Nunca le pasó por la cabeza al envidioso ser consejero titular, pero como tú lo eres, él ahora quiere serlo. ¿Por qué tú y no él? Y el nombramiento le duele, pero no porque lo ambicionara, sino simple y sencillamente porque sí.

En todas las culturas del mundo el envidioso suscita repulsión y se aconseja no tratarlo. ¿Para qué? El envidioso nunca podrá ser tu amigo, puesto que en el fondo te odia. ¡Jamás se alegrará por tu causa! Y, si se alegra, si por ventura llega a alegrarse, es porque te ha ocurrido una desgracia.

En uno de sus libros (Por tierras lejanas), el escritor y diplomático guatemalteco Ernesto Gómez Carrillo -1873-1927- cuenta, traduciéndolo, un hermoso relato fantástico que no me resisto a transcribir aquí; es en cuento japonés que los padres suelen relatar a sus hijos sobre todo por las noches y al amor de la lumbre, cuando los ánimos infantiles son más susceptibles e impresionables y los cuerpos se ovillan en signo de callada atención:

Una noche, el leñador Saito fue sorprendido por la lluvia en medio de la montaña, y para no mojar su sombrero nuevo se metió en el tronco hueco de un árbol inmenso.

Un minuto llevaba apenas en su refugio cuando un espectáculo extraordinario lo llenó de admiración y de estupor. En el fondo del árbol, entre musgos brillantes cual esmeraldas, legiones infinitas de duendes bailaban y reían. El leñador se escondió lo mejor que pudo y permaneció silencioso toda la noche, pero de pronto, ya cerca del amanecer, fue descubierto y festejado. Al despedirse, los duendecillos le dijeron:

-Prometednos que volveréis a vernos pronto.

-Os lo prometo –respondió Saito.

-Los hombres sois olvidadizos –replicó un viejo duende lleno de experiencia.

Otro exclamó:

-Dadnos algo en prenda, que nos garantice vuestro regreso.

-¿Una prenda? ¡Pero si nada poseo! Quiero decir, nada que sea digno de vuestras señorías.

El duende viejo observó sobre la frente del leñador un grueso lobanillo, y dijo:

-¡Oh! ¿Qué apéndice es éste que no poseen los demás hombres?... Aquí tenemos justamente la prenda que necesitamos.

Y de un salto le arrancó el lobanillo y desapareció con sus compañeros.
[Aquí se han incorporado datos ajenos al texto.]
==> src/rtl/core/pmat_ram.sv <==
// ----------------------------------------------------------------------------
// pmat_ram
// generic single-write, single-read ram with registered read data
// ----------------------------------------------------------------------------
module pmat_ram #(
  parameter int WIDTH = 8,
  parameter int DEPTH = 16
) (
  input  logic                                      clk,
  input  logic                                      we,
  input  logic [((DEPTH > 1) ? $clog2(DEPTH) : 1)-1:0] waddr,
  input  logic [WIDTH-1:0]                          wdata,
  input  logic                                      re,
  input  logic [((DEPTH > 1) ? $clog2(DEPTH) : 1)-1:0] raddr,
  output logic [WIDTH-1:0]                          rdata
);

  logic [WIDTH-1:0] mem [DEPTH];

  // write port
  always_ff @(posedge clk) begin
    if (we) begin
      mem[waddr] <= wdata;
    end
  end

  // registered read port, holds when not reading
  always_ff @(posedge clk) begin
    if (re) begin
      rdata <= mem[raddr];
    end
  end

endmodule

==> config.mk <==
export PLATFORM = sky130hd
export DESIGN_NAME = pmat_ram
export DESIGN_NICKNAME = d
export VERILOG_FILES = /design/src/rtl/core/pmat_ram.sv
export SDC_FILE = /design/constraint.sdc
export NUM_CORES = 1
export LEC_CHECK = 0
export ABC_AREA = 0
export BUFFER_PORTS_ARGS = -buffer_cell sky130_fd_sc_hd__buf_4
export CAP_MARGIN = 10
export CORE_AREA = 2 2 102 104
export CTS_CLUSTER_DIAMETER = 120
export CTS_CLUSTER_SIZE = 14
export DETAILED_ROUTE_END_ITERATION = 10
export DIE_AREA = 0 0 104 106
export PLACE_DENSITY_LB_ADDON = 0.1
export SLEW_MARGIN = 40
export SYNTH_ARGS = -nofsm -noshare
export SYNTH_HDL_FRONTEND = slang
export SYNTH_SLANG_ARGS = --single-unit
==> constraint.sdc <==
create_clock -name clk -period 2.2 [get_ports clk]
set_input_delay 0.33 -clock clk [delete_from_list [all_inputs] [get_ports clk]]
set_output_delay 0.33 -clock clk [all_outputs]
set_load 0.1 [all_outputs]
Al amanecer, Saito volvió a su casa, muy contento de verse libre de su enfermedad. Los vecinos, enterados del caso, vinieron a felicitarle por la feliz operación que su cara había sufrido.

Mas un solo vecino –dice el cuento-, un tal Yoshisada, permaneció callado y triste. La causa de su tristeza era que también él tenía un enorme lobanillo sobre el cráneo y, celoso por temperamento, envidiaba la buena suerte de su vecino.

Yoshisada se pasó todo el día roído por la envidia, y tan pronto como llegó la noche, se dirigió al bosque, y aprovechándose de las indicaciones de Saito, encontró el árbol y se escondió dentro.

Hacia la medianoche, los duendes comenzaron a danzar. Yoshisada salió de su escondite y vino a unirse a ellos, que tomándole por su compañero de la víspera, lo festejaron grandemente. Cuando llegó el momento de separarse, el jefe de los duendes le dijo:

-Vamos a devolveros vuestra prenda en el acto.

Y le plantó en medio de la frente el lobanillo de Saito.

“Yoshisada –concluye el cuento- quiso reclamar, pero los duendecillos habían desaparecido… Y el pobre tuvo que volverse a su casa con dos lobanillos en vez de uno. El pueblo entero rió de la aventura, y aunque esta historia sea muy vieja, aún se la cuentan a los que envidian la suerte del prójimo”.